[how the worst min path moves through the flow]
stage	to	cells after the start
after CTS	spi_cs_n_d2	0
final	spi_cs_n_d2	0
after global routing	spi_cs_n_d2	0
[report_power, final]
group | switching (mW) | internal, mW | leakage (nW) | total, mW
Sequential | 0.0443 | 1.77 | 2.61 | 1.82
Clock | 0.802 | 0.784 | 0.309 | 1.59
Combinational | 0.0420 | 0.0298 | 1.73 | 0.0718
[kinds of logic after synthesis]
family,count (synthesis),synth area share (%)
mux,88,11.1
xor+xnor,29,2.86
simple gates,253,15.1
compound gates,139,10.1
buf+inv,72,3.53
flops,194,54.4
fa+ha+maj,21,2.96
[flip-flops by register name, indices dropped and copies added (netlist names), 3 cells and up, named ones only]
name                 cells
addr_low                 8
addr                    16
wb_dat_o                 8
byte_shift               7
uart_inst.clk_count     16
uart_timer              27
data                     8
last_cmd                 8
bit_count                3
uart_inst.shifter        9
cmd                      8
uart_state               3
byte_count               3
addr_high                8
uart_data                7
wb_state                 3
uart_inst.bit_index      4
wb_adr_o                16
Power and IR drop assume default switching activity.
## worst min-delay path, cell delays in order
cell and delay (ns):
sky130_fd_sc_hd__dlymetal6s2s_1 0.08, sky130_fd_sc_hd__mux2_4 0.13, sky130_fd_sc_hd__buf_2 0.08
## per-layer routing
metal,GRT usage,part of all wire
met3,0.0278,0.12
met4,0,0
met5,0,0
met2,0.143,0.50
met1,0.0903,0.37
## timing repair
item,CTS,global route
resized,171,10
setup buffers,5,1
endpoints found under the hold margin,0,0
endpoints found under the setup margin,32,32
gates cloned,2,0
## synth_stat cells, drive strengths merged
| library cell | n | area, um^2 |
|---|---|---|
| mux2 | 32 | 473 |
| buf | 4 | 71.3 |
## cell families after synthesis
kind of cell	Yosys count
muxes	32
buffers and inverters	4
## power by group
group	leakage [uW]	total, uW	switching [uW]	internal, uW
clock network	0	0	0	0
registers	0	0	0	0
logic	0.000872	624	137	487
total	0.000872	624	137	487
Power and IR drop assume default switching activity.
[./run.sh]
#!/bin/bash
# OpenROAD 26Q1-2900-gdf79404cd8, Yosys 0.63+post, stock flow scripts
make -C /OpenROAD-flow-scripts/flow DESIGN_CONFIG=/design/flow/config.mk WORK_HOME=/design/flow/orfs finish
[./constraint.sdc]
current_design ALU

set clk_period 26.3
set clk_io_pct 0.2

create_clock -name clk0 -period $clk_period

set non_clock_inputs [all_inputs -no_clocks]
set_input_delay [expr $clk_period * $clk_io_pct] -clock clk0 $non_clock_inputs
set_output_delay [expr $clk_period * $clk_io_pct] -clock clk0 [all_outputs]
===== flow/design.v =====
`timescale 1ns/1ps
module vga_pic(
    input  wire        vga_clk,
    input  wire        sys_rst_n,
    input  wire [9:0]  pix_x,
    input  wire [9:0]  pix_y,
    input  wire [9:0]  ball_x,     
    input  wire [9:0]  ball_y,
    input  wire [1:0]  game_state, 
    input  wire        game_reset, 
    output reg  [15:0] brick_data,
    output reg  [49:0] brick_collision,
    output reg         win_sig     
);
    parameter BRICK_ROWS    = 5;
    parameter BRICK_COLS    = 10;
    parameter BRICK_WIDTH   = 60;
    parameter BRICK_HEIGHT  = 20;
    parameter BRICK_GAP     = 2;
    parameter BRICK_START_X = 10;
    parameter BRICK_START_Y = 30;
    parameter BG_COLOR      = 16'h0000;
    parameter TEXT_RADIUS   = 3; 
    wire [15:0] ROW_COLORS [0:4];
    assign ROW_COLORS[0] = 16'hF800;
    assign ROW_COLORS[1] = 16'hFD20;
    assign ROW_COLORS[2] = 16'hFFE0;
    assign ROW_COLORS[3] = 16'h07E0;
    assign ROW_COLORS[4] = 16'h001F;
    reg [49:0] brick_status; 
    reg [5:0] special_brick_id; 
    reg [5:0] lfsr_counter;     
    wire [9:0] brick_total_w = BRICK_WIDTH + BRICK_GAP;
    wire [9:0] brick_total_h = BRICK_HEIGHT + BRICK_GAP;
    wire [9:0] col_idx = (pix_x - BRICK_START_X) / brick_total_w;
    wire [9:0] row_idx = (pix_y - BRICK_START_Y) / brick_total_h;
    wire valid_region = (pix_x >= BRICK_START_X) && (pix_x < BRICK_START_X + BRICK_COLS * brick_total_w) &&
                        (pix_y >= BRICK_START_Y) && (pix_y < BRICK_START_Y + BRICK_ROWS * brick_total_h);
    wire on_brick_face = ((pix_x - BRICK_START_X) % brick_total_w < BRICK_WIDTH) &&
                         ((pix_y - BRICK_START_Y) % brick_total_h < BRICK_HEIGHT);
    wire [5:0] current_brick_id = row_idx * BRICK_COLS + col_idx;
    wire is_brick_pixel = valid_region && on_brick_face && brick_status[current_brick_id];
    always @(posedge vga_clk or negedge sys_rst_n) begin
        if (!sys_rst_n) begin
            lfsr_counter <= 0;
        end else begin
            if (lfsr_counter >= 49) 
                lfsr_counter <= 0;
            else 
                lfsr_counter <= lfsr_counter + 1;
        end
    end
    integer i;
    always @(posedge vga_clk or negedge sys_rst_n) begin
        if (!sys_rst_n) begin
            brick_status <= {50{1'b1}}; 
            win_sig <= 1'b0;
            special_brick_id <= 24; 
        end else if (game_reset) begin
            brick_status <= {50{1'b1}}; 
            win_sig <= 1'b0;
            special_brick_id <= lfsr_counter; 
        end else begin
            for (i = 0; i < 50; i = i + 1) begin
                if (brick_collision[i]) begin
                    if (i != special_brick_id) begin
                        brick_status[i] <= 1'b0;
                    end
                end
            end
            if (brick_status == (50'd1 << special_brick_id)) 
                win_sig <= 1'b1;
            else 
                win_sig <= 1'b0;
        end
    end
    integer r, c;
    always @(*) begin
        brick_collision = 50'b0; 
        if (game_state == 2'b01) begin
            for (r = 0; r < BRICK_ROWS; r = r + 1) begin
                for (c = 0; c < BRICK_COLS; c = c + 1) begin
                    if (brick_status[r * BRICK_COLS + c]) begin
                        if (ball_x + 8 >= BRICK_START_X + c * brick_total_w && 
                            ball_x - 8 <  BRICK_START_X + c * brick_total_w + BRICK_WIDTH && 
                            ball_y + 8 >= BRICK_START_Y + r * brick_total_h && 
                            ball_y - 8 <  BRICK_START_Y + r * brick_total_h + BRICK_HEIGHT) begin
                            brick_collision[r * BRICK_COLS + c] = 1'b1;
                        end
                    end
                end
            end
        end
    end
    function automatic is_round_rect;
        input [9:0] x_in, y_in;
        input [9:0] x1, y1, x2, y2; 
        input [9:0] R;
        reg is_rect;
        begin
            is_rect = 1'b1;
            if (x_in < x1 || x_in >= x2 || y_in < y1 || y_in >= y2) begin
                is_rect = 1'b0;
            end else if (R > 0) begin
                if (x_in < x1 + R && y_in < y1 + R) is_rect = 1'b0;
                else if (x_in >= x2 - R && y_in < y1 + R) is_rect = 1'b0;
                else if (x_in < x1 + R && y_in >= y2 - R) is_rect = 1'b0;
                else if (x_in >= x2 - R && y_in >= y2 - R) is_rect = 1'b0;
            end
            is_round_rect = is_rect;
        end
    endfunction
    reg is_text_pixel;
    wire [9:0] tx = pix_x; 
    wire [9:0] ty = pix_y;
    wire [11:0] diag_calc_lhs = (tx >= 320) ? ((tx - 320) * 3) : 12'd0; 
    wire [11:0] diag_calc_rhs = (ty >= 200) ? ((ty - 200) * 2) : 12'd0;
    wire [11:0] diag_calc_end_n_x = (tx >= 300) ? (tx - 300) : 12'd0;
    wire [11:0] diag_calc_end_n_y = (ty >= 200) ? (ty - 200) : 12'd0;
    wire [11:0] r_x_diff = (tx >= 340) ? (tx - 340) : 12'd0;
    wire [11:0] r_y_diff = (ty >= 235) ? (ty - 235) : 12'd0;
    wire [12:0] r_lhs = r_y_diff * 6;
    wire [12:0] r_rhs = r_x_diff * 5;
    always @(*) begin
        is_text_pixel = 0;
        if (game_state == 2'b00) begin
            if(is_round_rect(tx, ty, 180, 200, 220, 210, TEXT_RADIUS)) is_text_pixel = 1; 
            if(is_round_rect(tx, ty, 180, 225, 220, 235, TEXT_RADIUS)) is_text_pixel = 1; 
            if(is_round_rect(tx, ty, 180, 250, 220, 260, TEXT_RADIUS)) is_text_pixel = 1; 
            if(is_round_rect(tx, ty, 180, 200, 190, 235, TEXT_RADIUS)) is_text_pixel = 1; 
            if(is_round_rect(tx, ty, 210, 225, 220, 260, TEXT_RADIUS)) is_text_pixel = 1; 
            if(is_round_rect(tx, ty, 230, 200, 270, 210, TEXT_RADIUS)) is_text_pixel = 1; 
            if(is_round_rect(tx, ty, 245, 200, 255, 260, TEXT_RADIUS)) is_text_pixel = 1; 
            if(is_round_rect(tx, ty, 280, 200, 320, 210, TEXT_RADIUS)) is_text_pixel = 1; 
            if(is_round_rect(tx, ty, 280, 225, 320, 235, TEXT_RADIUS)) is_text_pixel = 1; 
            if(is_round_rect(tx, ty, 280, 200, 290, 260, TEXT_RADIUS)) is_text_pixel = 1; 
            if(is_round_rect(tx, ty, 310, 200, 320, 260, TEXT_RADIUS)) is_text_pixel = 1; 
            if(is_round_rect(tx, ty, 330, 200, 340, 260, TEXT_RADIUS)) is_text_pixel = 1; 
            if(is_round_rect(tx, ty, 340, 200, 370, 210, TEXT_RADIUS)) is_text_pixel = 1; 
            if(is_round_rect(tx, ty, 340, 225, 370, 235, TEXT_RADIUS)) is_text_pixel = 1; 
            if(is_round_rect(tx, ty, 360, 200, 370, 235, TEXT_RADIUS)) is_text_pixel = 1; 
            if(tx >= 340 && tx < 370 && ty >= 235 && ty < 260) begin
                if(r_lhs >= r_rhs - 30 && r_lhs <= r_rhs + 30) is_text_pixel = 1;
            end
            if(is_round_rect(tx, ty, 380, 200, 420, 210, TEXT_RADIUS)) is_text_pixel = 1; 
            if(is_round_rect(tx, ty, 395, 200, 405, 260, TEXT_RADIUS)) is_text_pixel = 1; 
        end
        else if (game_state == 2'b10) begin  
            if(is_round_rect(tx, ty, 240, 200, 250, 260, TEXT_RADIUS)) is_text_pixel = 1; 
            if(is_round_rect(tx, ty, 270, 200, 280, 260, TEXT_RADIUS)) is_text_pixel = 1; 
            if(is_round_rect(tx, ty, 250, 250, 270, 260, TEXT_RADIUS)) is_text_pixel = 1; 
            if(is_round_rect(tx, ty, 255, 230, 265, 250, TEXT_RADIUS)) is_text_pixel = 1; 
            if(is_round_rect(tx, ty, 295, 200, 305, 260, TEXT_RADIUS)) is_text_pixel = 1; 
            if(is_round_rect(tx, ty, 320, 200, 330, 260, TEXT_RADIUS)) is_text_pixel = 1; 
            if(is_round_rect(tx, ty, 350, 200, 360, 260, TEXT_RADIUS)) is_text_pixel = 1; 
            if(tx >= 330 && tx < 350 && ty >= 200 && ty < 260) begin
                if(diag_calc_lhs >= diag_calc_rhs - 5 && diag_calc_lhs <= diag_calc_rhs + 5) is_text_pixel = 1;
            end
        end
        else if (game_state == 2'b11) begin  
            if(is_round_rect(tx, ty, 240, 200, 250, 260, TEXT_RADIUS)) is_text_pixel = 1; 
            if(is_round_rect(tx, ty, 240, 200, 280, 210, TEXT_RADIUS)) is_text_pixel = 1; 
            if(is_round_rect(tx, ty, 240, 225, 270, 235, TEXT_RADIUS)) is_text_pixel = 1; 
            if(is_round_rect(tx, ty, 240, 250, 280, 260, TEXT_RADIUS)) is_text_pixel = 1; 
            if(is_round_rect(tx, ty, 290, 200, 300, 260, TEXT_RADIUS)) is_text_pixel = 1; 
            if(is_round_rect(tx, ty, 320, 200, 330, 260, TEXT_RADIUS)) is_text_pixel = 1; 
            if(tx >= 300 && tx < 320 && ty >= 200 && ty < 260) begin
                if( diag_calc_end_n_x * 3 >= diag_calc_end_n_y - 3 && diag_calc_end_n_x * 3 <= diag_calc_end_n_y + 3) is_text_pixel = 1; 
            end
            if(is_round_rect(tx, ty, 340, 200, 350, 260, TEXT_RADIUS)) is_text_pixel = 1; 
            if(is_round_rect(tx, ty, 340, 200, 380, 260, 7)) begin 
                if(tx >= 350 && tx < 370 && ty >= 210 && ty < 250) is_text_pixel = 0;
                else is_text_pixel = 1; 
            end
        end
    end
    always @(posedge vga_clk or negedge sys_rst_n) begin
        if (!sys_rst_n) brick_data <= BG_COLOR;
        else begin
            if (game_state == 2'b01) begin
                if (is_brick_pixel) begin
                    if (current_brick_id == special_brick_id)
                        brick_data <= 16'hFFFF;
                    else if(row_idx < 5) 
                        brick_data <= ROW_COLORS[row_idx];
                    else 
                        brick_data <= BG_COLOR;
                end else begin
                    brick_data <= BG_COLOR;
                end
            end
            else begin  
                case(game_state)
                    2'b00: brick_data <= is_text_pixel ? 16'h07E0 : BG_COLOR;  
                    2'b10: brick_data <= is_text_pixel ? 16'h001F : BG_COLOR;  
                    2'b11: brick_data <= is_text_pixel ? 16'hF800 : BG_COLOR;  
                    default: brick_data <= BG_COLOR;
                endcase
            end
        end
    end
endmodule
--- ./design.v ---
`timescale 1ns/1ps
module VGA_Pic(
    input  wire        vga_clk,
    input  wire        sys_rst_n,
    input  wire [9:0]  pix_x,
    input  wire [9:0]  pix_y,
    input  wire [9:0]  ball_x,     
    input  wire [9:0]  ball_y,
    input  wire [1:0]  game_state, 
    input  wire        game_reset, 
    output reg  [15:0] brick_data,
    output reg  [49:0] brick_collision,
    output reg         win_sig     
);
    parameter BRICK_ROWS    = 5;
    parameter BRICK_COLS    = 10;
    parameter BRICK_WIDTH   = 60;
    parameter BRICK_HEIGHT  = 20;
    parameter BRICK_GAP     = 2;
    parameter BRICK_START_X = 10;
    parameter BRICK_START_Y = 30;
    parameter BG_COLOR      = 16'h0000;
    parameter TEXT_RADIUS   = 3; 
    wire [15:0] ROW_COLORS [0:4];
    assign ROW_COLORS[0] = 16'hF800; 
    assign ROW_COLORS[1] = 16'hFD20; 
    assign ROW_COLORS[2] = 16'hFFE0; 
    assign ROW_COLORS[3] = 16'h07E0; 
    assign ROW_COLORS[4] = 16'h001F; 
    reg [49:0] brick_status; 
    wire [9:0] brick_total_w = BRICK_WIDTH + BRICK_GAP;
    wire [9:0] brick_total_h = BRICK_HEIGHT + BRICK_GAP;
    wire [9:0] col_idx = (pix_x - BRICK_START_X) / brick_total_w;
    wire [9:0] row_idx = (pix_y - BRICK_START_Y) / brick_total_h;
    wire valid_region = (pix_x >= BRICK_START_X) && (pix_x < BRICK_START_X + BRICK_COLS * brick_total_w) &&
                        (pix_y >= BRICK_START_Y) && (pix_y < BRICK_START_Y + BRICK_ROWS * brick_total_h);
    wire on_brick_face = ((pix_x - BRICK_START_X) % brick_total_w < BRICK_WIDTH) &&
                         ((pix_y - BRICK_START_Y) % brick_total_h < BRICK_HEIGHT);
    wire [5:0] current_brick_id = row_idx * BRICK_COLS + col_idx;
    wire is_brick_pixel = valid_region && on_brick_face && brick_status[current_brick_id];
    integer i;
    always @(posedge vga_clk or negedge sys_rst_n) begin
        if (!sys_rst_n) begin
            brick_status <= {50{1'b1}}; 
            win_sig <= 1'b0;
        end else if (game_reset) begin
            brick_status <= {50{1'b1}}; 
            win_sig <= 1'b0;
        end else begin
            for (i = 0; i < 50; i = i + 1) begin
                if (brick_collision[i]) brick_status[i] <= 1'b0;
            end
            if (brick_status == 50'd0) win_sig <= 1'b1;
            else win_sig <= 1'b0;
        end
    end
    integer r, c;
    always @(*) begin
        brick_collision = 50'b0; 
        if (game_state == 2'b01) begin
            for (r = 0; r < BRICK_ROWS; r = r + 1) begin
                for (c = 0; c < BRICK_COLS; c = c + 1) begin
                    if (brick_status[r * BRICK_COLS + c]) begin
                        if (ball_x + 8 >= BRICK_START_X + c * brick_total_w && 
                            ball_x - 8 <  BRICK_START_X + c * brick_total_w + BRICK_WIDTH && 
                            ball_y + 8 >= BRICK_START_Y + r * brick_total_h && 
                            ball_y - 8 <  BRICK_START_Y + r * brick_total_h + BRICK_HEIGHT) begin
                            brick_collision[r * BRICK_COLS + c] = 1'b1;
                        end
                    end
                end
            end
        end
    end
    function automatic is_round_rect;
        input [9:0] x_in, y_in;
        input [9:0] x1, y1, x2, y2; 
        input [9:0] R;
        reg is_rect;
        begin
            is_rect = 1'b1;
            if (x_in < x1 || x_in >= x2 || y_in < y1 || y_in >= y2) begin
                is_rect = 1'b0;
            end else if (R > 0) begin
                if (x_in < x1 + R && y_in < y1 + R) is_rect = 1'b0;
                else if (x_in >= x2 - R && y_in < y1 + R) is_rect = 1'b0;
                else if (x_in < x1 + R && y_in >= y2 - R) is_rect = 1'b0;
                else if (x_in >= x2 - R && y_in >= y2 - R) is_rect = 1'b0;
            end
            is_round_rect = is_rect;
        end
    endfunction
    reg is_text_pixel;
    wire [9:0] tx = pix_x; 
    wire [9:0] ty = pix_y;
    wire [11:0] diag_calc_lhs = (tx >= 320) ? ((tx - 320) * 3) : 12'd0; 
    wire [11:0] diag_calc_rhs = (ty >= 200) ? ((ty - 200) * 2) : 12'd0;
    wire [11:0] diag_calc_end_n_x = (tx >= 300) ? (tx - 300) : 12'd0;
    wire [11:0] diag_calc_end_n_y = (ty >= 200) ? (ty - 200) : 12'd0;
    wire [11:0] r_x_diff = (tx >= 340) ? (tx - 340) : 12'd0;
    wire [11:0] r_y_diff = (ty >= 235) ? (ty - 235) : 12'd0;
    wire [12:0] r_lhs = r_y_diff * 6;
    wire [12:0] r_rhs = r_x_diff * 5; 
    always @(*) begin
        is_text_pixel = 0;
        if (game_state == 2'b00) begin  
            if(is_round_rect(tx, ty, 180, 200, 220, 210, TEXT_RADIUS)) is_text_pixel = 1;  
            if(is_round_rect(tx, ty, 180, 225, 220, 235, TEXT_RADIUS)) is_text_pixel = 1;  
            if(is_round_rect(tx, ty, 180, 250, 220, 260, TEXT_RADIUS)) is_text_pixel = 1;  
            if(is_round_rect(tx, ty, 180, 200, 190, 235, TEXT_RADIUS)) is_text_pixel = 1;  
            if(is_round_rect(tx, ty, 210, 225, 220, 260, TEXT_RADIUS)) is_text_pixel = 1;  
            if(is_round_rect(tx, ty, 230, 200, 270, 210, TEXT_RADIUS)) is_text_pixel = 1;  
            if(is_round_rect(tx, ty, 245, 200, 255, 260, TEXT_RADIUS)) is_text_pixel = 1;  
            if(is_round_rect(tx, ty, 280, 200, 320, 210, TEXT_RADIUS)) is_text_pixel = 1;  
            if(is_round_rect(tx, ty, 280, 225, 320, 235, TEXT_RADIUS)) is_text_pixel = 1;  
            if(is_round_rect(tx, ty, 280, 200, 290, 260, TEXT_RADIUS)) is_text_pixel = 1;  
            if(is_round_rect(tx, ty, 310, 200, 320, 260, TEXT_RADIUS)) is_text_pixel = 1;  
            if(is_round_rect(tx, ty, 330, 200, 340, 260, TEXT_RADIUS)) is_text_pixel = 1; 
            if(is_round_rect(tx, ty, 340, 200, 370, 210, TEXT_RADIUS)) is_text_pixel = 1;  
            if(is_round_rect(tx, ty, 340, 225, 370, 235, TEXT_RADIUS)) is_text_pixel = 1;  
            if(is_round_rect(tx, ty, 360, 200, 370, 235, TEXT_RADIUS)) is_text_pixel = 1;  
            if(tx >= 340 && tx < 370 && ty >= 235 && ty < 260) begin
                if(r_lhs >= r_rhs - 30 && r_lhs <= r_rhs + 30) begin
                    is_text_pixel = 1;
                end
            end
            if(is_round_rect(tx, ty, 380, 200, 420, 210, TEXT_RADIUS)) is_text_pixel = 1;  
            if(is_round_rect(tx, ty, 395, 200, 405, 260, TEXT_RADIUS)) is_text_pixel = 1;  
        end
        else if (game_state == 2'b10) begin  
            if(is_round_rect(tx, ty, 240, 200, 250, 260, TEXT_RADIUS)) is_text_pixel = 1;  
            if(is_round_rect(tx, ty, 270, 200, 280, 260, TEXT_RADIUS)) is_text_pixel = 1;  
            if(is_round_rect(tx, ty, 250, 250, 270, 260, TEXT_RADIUS)) is_text_pixel = 1;  
            if(is_round_rect(tx, ty, 255, 230, 265, 250, TEXT_RADIUS)) is_text_pixel = 1;  
            if(is_round_rect(tx, ty, 295, 200, 305, 260, TEXT_RADIUS)) is_text_pixel = 1; 
            if(is_round_rect(tx, ty, 320, 200, 330, 260, TEXT_RADIUS)) is_text_pixel = 1;  
            if(is_round_rect(tx, ty, 350, 200, 360, 260, TEXT_RADIUS)) is_text_pixel = 1;  
            if(tx >= 330 && tx < 350 && ty >= 200 && ty < 260) begin
                if(diag_calc_lhs >= diag_calc_rhs - 5 && diag_calc_lhs <= diag_calc_rhs + 5) 
                    is_text_pixel = 1;
            end
        end
        else if (game_state == 2'b11) begin  
            if(is_round_rect(tx, ty, 240, 200, 250, 260, TEXT_RADIUS)) is_text_pixel = 1;  
            if(is_round_rect(tx, ty, 240, 200, 280, 210, TEXT_RADIUS)) is_text_pixel = 1;  
            if(is_round_rect(tx, ty, 240, 225, 270, 235, TEXT_RADIUS)) is_text_pixel = 1;  
            if(is_round_rect(tx, ty, 240, 250, 280, 260, TEXT_RADIUS)) is_text_pixel = 1;  
            if(is_round_rect(tx, ty, 290, 200, 300, 260, TEXT_RADIUS)) is_text_pixel = 1;  
            if(is_round_rect(tx, ty, 320, 200, 330, 260, TEXT_RADIUS)) is_text_pixel = 1;  
            if(tx >= 300 && tx < 320 && ty >= 200 && ty < 260) begin
                if( diag_calc_end_n_x * 3 >= diag_calc_end_n_y - 3 && diag_calc_end_n_x * 3 <= diag_calc_end_n_y + 3)
                    is_text_pixel = 1; 
            end
            if(is_round_rect(tx, ty, 340, 200, 350, 260, TEXT_RADIUS)) is_text_pixel = 1; 
            if(is_round_rect(tx, ty, 340, 200, 380, 260, 7)) begin 
                if(tx >= 350 && tx < 370 && ty >= 210 && ty < 250) begin
                    is_text_pixel = 0;
                end else begin
                    is_text_pixel = 1; 
                end
            end
        end
    end
    always @(posedge vga_clk or negedge sys_rst_n) begin
        if (!sys_rst_n) brick_data <= BG_COLOR;
        else begin
            if (game_state == 2'b01) begin 
                if (is_brick_pixel) begin
                    if(row_idx < 5) brick_data <= ROW_COLORS[row_idx];
                    else brick_data <= BG_COLOR;
                end else begin
                    brick_data <= BG_COLOR;
                end
            end
            else begin 
                case(game_state)
                    2'b00: brick_data <= is_text_pixel ? 16'h07E0 : BG_COLOR;
                    2'b10: brick_data <= is_text_pixel ? 16'h001F : BG_COLOR;
                    2'b11: brick_data <= is_text_pixel ? 16'hF800 : BG_COLOR;
                    default: brick_data <= BG_COLOR;
                endcase
            end
        end
    end
endmodule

_ _ _ _ _

[What the task asks] Scan the listing for the string "OpenROAD". Copy each line that has it.

[Exercise result]
# OpenROAD 26Q1-2900-gdf79404cd8, Yosys 0.63+post, stock flow scripts
make -C /OpenROAD-flow-scripts/flow DESIGN_CONFIG=/design/flow/config.mk WORK_HOME=/design/flow/orfs finish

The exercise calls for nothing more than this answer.